> What is being asked: Return, exactly as written, every line from the first line of the data below through the line that contains "set_output_delay 1.175 -clock".

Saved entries
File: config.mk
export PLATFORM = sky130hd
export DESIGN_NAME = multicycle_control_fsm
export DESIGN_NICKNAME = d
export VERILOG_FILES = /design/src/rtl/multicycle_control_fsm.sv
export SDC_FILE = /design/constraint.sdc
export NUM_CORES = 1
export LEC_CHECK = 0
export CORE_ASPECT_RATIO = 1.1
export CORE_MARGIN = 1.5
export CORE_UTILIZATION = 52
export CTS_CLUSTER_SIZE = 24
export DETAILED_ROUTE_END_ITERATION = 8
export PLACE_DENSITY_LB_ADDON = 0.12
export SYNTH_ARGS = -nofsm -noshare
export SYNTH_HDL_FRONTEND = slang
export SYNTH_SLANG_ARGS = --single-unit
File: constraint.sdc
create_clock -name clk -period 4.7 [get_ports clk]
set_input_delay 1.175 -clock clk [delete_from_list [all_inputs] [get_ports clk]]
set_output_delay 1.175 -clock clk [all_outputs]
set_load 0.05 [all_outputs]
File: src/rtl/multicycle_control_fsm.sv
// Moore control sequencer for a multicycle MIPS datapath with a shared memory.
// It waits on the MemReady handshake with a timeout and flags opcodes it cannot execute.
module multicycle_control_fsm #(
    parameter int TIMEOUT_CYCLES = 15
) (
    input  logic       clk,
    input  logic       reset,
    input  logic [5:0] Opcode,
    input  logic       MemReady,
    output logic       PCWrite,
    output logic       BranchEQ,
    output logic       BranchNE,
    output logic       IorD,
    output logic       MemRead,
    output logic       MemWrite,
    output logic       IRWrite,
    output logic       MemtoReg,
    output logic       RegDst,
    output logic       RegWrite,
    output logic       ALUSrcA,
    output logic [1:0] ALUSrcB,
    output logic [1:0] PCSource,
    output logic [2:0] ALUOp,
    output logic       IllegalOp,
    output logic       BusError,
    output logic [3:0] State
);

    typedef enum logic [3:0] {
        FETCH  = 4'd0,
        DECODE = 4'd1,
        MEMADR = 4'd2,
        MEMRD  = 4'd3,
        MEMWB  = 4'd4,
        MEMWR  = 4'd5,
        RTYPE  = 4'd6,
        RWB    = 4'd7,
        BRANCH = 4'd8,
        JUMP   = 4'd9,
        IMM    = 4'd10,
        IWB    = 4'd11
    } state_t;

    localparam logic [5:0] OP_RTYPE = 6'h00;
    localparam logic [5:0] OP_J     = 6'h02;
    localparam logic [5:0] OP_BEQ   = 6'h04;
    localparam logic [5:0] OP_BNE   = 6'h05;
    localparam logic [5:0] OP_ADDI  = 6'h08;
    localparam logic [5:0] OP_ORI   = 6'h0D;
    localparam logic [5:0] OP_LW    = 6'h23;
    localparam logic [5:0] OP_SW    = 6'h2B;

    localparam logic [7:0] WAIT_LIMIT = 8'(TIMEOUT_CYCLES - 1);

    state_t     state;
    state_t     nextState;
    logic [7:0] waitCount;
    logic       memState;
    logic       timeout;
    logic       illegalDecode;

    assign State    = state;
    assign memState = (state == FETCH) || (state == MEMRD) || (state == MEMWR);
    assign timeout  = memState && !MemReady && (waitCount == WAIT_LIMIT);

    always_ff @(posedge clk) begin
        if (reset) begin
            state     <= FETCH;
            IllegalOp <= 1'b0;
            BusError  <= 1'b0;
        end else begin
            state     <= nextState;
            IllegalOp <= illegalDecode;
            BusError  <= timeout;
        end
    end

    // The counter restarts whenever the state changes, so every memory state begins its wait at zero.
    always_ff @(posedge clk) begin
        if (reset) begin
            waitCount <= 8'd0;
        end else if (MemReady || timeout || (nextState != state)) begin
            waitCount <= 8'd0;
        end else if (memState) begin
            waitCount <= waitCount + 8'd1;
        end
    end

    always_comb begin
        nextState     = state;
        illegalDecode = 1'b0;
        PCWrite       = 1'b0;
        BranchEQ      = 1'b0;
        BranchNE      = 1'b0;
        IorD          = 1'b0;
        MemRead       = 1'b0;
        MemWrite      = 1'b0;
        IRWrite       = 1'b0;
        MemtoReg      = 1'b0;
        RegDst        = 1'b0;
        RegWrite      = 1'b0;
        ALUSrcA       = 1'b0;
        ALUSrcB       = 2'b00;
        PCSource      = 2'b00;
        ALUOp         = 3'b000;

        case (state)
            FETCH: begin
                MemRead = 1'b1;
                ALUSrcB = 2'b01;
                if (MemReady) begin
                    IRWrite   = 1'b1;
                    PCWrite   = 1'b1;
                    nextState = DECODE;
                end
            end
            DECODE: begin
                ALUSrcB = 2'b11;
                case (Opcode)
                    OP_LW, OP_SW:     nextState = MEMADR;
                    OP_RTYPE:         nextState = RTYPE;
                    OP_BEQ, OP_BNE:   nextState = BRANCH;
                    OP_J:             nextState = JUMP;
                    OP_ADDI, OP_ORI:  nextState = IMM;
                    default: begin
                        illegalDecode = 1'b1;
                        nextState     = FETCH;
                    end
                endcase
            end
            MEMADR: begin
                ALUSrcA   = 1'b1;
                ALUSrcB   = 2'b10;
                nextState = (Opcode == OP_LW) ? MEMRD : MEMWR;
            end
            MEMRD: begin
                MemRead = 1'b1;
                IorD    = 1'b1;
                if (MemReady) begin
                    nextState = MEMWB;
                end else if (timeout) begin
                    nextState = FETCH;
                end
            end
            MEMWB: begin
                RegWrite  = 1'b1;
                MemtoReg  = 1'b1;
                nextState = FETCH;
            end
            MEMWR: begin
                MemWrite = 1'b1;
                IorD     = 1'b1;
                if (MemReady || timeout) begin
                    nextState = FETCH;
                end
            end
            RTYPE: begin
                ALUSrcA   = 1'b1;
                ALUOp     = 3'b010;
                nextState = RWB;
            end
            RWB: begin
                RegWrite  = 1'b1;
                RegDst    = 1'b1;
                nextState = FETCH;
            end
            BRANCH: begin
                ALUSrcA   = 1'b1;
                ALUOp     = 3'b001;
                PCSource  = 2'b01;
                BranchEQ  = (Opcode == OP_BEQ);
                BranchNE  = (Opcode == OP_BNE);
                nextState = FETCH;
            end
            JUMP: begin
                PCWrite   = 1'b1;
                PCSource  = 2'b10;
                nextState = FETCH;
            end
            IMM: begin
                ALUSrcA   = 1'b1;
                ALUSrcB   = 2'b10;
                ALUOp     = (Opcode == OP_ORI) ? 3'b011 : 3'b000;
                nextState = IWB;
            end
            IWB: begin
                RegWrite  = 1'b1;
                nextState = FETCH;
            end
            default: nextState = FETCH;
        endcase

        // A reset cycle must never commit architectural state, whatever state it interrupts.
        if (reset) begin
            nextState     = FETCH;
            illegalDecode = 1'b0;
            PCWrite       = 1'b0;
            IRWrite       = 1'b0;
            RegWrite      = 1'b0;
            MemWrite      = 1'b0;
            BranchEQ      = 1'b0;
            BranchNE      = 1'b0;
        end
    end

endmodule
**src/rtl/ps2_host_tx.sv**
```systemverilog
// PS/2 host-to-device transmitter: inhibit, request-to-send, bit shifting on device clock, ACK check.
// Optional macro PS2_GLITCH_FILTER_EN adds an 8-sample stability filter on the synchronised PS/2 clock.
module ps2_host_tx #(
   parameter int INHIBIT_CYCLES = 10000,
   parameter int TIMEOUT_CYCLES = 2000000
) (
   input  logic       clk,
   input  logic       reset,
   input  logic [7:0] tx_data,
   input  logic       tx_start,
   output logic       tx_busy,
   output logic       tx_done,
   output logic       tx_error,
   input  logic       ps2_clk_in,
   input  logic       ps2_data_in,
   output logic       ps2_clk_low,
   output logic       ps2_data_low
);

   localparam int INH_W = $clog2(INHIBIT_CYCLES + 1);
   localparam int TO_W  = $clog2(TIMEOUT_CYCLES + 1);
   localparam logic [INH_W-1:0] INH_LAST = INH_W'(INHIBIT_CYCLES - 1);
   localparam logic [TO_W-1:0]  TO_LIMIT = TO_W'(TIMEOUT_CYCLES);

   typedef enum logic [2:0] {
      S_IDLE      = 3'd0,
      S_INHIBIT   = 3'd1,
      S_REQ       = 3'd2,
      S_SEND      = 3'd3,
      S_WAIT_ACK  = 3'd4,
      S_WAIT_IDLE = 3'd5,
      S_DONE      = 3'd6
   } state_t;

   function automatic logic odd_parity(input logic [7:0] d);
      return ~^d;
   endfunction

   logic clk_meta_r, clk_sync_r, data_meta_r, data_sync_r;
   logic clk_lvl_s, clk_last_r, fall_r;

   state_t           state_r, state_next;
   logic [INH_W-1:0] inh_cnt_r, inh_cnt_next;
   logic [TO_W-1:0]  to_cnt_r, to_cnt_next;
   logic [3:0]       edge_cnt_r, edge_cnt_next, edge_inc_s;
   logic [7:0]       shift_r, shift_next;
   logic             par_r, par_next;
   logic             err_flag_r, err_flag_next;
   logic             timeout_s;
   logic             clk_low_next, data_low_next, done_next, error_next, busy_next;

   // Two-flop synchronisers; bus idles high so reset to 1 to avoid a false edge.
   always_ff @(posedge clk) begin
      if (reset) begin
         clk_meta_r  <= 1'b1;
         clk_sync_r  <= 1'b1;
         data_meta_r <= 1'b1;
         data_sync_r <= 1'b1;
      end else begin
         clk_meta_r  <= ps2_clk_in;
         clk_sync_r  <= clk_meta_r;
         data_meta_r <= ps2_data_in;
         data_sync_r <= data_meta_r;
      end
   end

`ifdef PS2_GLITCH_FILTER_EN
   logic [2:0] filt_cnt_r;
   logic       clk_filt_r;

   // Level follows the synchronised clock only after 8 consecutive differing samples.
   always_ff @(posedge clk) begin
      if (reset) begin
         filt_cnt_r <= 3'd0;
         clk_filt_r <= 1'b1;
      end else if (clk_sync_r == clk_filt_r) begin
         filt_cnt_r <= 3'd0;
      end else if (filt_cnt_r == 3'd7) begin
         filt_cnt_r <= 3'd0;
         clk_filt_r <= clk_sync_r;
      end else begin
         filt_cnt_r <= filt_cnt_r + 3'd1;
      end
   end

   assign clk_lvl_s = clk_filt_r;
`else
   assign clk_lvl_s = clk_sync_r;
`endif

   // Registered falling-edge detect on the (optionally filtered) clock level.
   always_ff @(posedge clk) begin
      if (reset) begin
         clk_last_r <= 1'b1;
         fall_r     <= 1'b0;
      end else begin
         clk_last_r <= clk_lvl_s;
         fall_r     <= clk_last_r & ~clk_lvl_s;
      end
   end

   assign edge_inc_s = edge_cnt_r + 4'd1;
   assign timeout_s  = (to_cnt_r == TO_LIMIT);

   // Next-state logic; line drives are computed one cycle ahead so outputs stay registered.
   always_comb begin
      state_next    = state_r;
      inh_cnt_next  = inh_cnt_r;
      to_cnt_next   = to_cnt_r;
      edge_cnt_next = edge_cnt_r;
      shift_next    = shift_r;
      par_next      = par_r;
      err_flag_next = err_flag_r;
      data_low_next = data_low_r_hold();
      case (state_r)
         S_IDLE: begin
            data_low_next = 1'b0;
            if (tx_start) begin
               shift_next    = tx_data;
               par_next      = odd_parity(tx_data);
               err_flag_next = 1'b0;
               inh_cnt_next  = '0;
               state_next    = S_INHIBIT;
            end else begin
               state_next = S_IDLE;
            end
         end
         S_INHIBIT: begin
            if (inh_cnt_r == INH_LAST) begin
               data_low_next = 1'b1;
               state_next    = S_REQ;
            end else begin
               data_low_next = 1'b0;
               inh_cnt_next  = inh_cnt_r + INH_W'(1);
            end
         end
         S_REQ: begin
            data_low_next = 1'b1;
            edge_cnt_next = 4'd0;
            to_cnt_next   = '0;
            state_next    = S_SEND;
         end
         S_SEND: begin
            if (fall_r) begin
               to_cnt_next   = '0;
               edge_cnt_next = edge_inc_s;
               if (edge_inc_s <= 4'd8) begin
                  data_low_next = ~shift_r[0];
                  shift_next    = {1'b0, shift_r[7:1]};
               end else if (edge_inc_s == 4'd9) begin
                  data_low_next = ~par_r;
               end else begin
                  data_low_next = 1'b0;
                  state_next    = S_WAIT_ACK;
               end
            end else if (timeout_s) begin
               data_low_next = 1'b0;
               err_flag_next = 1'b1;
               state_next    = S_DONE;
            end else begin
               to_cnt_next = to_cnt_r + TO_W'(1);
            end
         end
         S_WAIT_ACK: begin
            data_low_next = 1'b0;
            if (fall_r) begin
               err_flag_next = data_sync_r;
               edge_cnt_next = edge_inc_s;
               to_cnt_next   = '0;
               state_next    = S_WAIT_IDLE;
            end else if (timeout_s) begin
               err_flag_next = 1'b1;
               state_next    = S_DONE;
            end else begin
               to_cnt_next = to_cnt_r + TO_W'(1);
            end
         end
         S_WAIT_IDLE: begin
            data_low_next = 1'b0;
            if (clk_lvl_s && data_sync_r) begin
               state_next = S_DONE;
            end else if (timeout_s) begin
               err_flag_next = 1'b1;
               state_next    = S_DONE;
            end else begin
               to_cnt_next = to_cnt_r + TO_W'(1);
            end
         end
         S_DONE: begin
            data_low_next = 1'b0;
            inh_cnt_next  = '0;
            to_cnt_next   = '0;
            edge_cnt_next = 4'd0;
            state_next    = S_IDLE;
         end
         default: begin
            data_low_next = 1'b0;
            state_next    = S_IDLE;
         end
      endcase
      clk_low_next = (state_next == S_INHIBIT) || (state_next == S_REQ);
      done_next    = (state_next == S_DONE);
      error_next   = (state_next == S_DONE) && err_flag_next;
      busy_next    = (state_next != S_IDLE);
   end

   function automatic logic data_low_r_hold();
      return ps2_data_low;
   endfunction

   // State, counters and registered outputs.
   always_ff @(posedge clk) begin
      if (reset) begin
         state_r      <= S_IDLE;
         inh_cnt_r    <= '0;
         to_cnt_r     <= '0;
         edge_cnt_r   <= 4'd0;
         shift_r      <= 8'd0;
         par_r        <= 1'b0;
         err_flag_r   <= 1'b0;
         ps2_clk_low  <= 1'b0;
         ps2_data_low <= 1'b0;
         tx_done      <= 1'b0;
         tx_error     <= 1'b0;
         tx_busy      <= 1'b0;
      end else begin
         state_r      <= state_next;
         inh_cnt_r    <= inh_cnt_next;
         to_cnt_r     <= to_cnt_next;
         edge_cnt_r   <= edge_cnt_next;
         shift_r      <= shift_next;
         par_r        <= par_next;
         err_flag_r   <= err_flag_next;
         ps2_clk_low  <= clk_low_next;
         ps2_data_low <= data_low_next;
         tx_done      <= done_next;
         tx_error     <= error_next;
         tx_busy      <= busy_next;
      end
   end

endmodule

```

> The answer:
File: config.mk
export PLATFORM = sky130hd
export DESIGN_NAME = multicycle_control_fsm
export DESIGN_NICKNAME = d
export VERILOG_FILES = /design/src/rtl/multicycle_control_fsm.sv
export SDC_FILE = /design/constraint.sdc
export NUM_CORES = 1
export LEC_CHECK = 0
export CORE_ASPECT_RATIO = 1.1
export CORE_MARGIN = 1.5
export CORE_UTILIZATION = 52
export CTS_CLUSTER_SIZE = 24
export DETAILED_ROUTE_END_ITERATION = 8
export PLACE_DENSITY_LB_ADDON = 0.12
export SYNTH_ARGS = -nofsm -noshare
export SYNTH_HDL_FRONTEND = slang
export SYNTH_SLANG_ARGS = --single-unit
File: constraint.sdc
create_clock -name clk -period 4.7 [get_ports clk]
set_input_delay 1.175 -clock clk [delete_from_list [all_inputs] [get_ports clk]]
set_output_delay 1.175 -clock clk [all_outputs]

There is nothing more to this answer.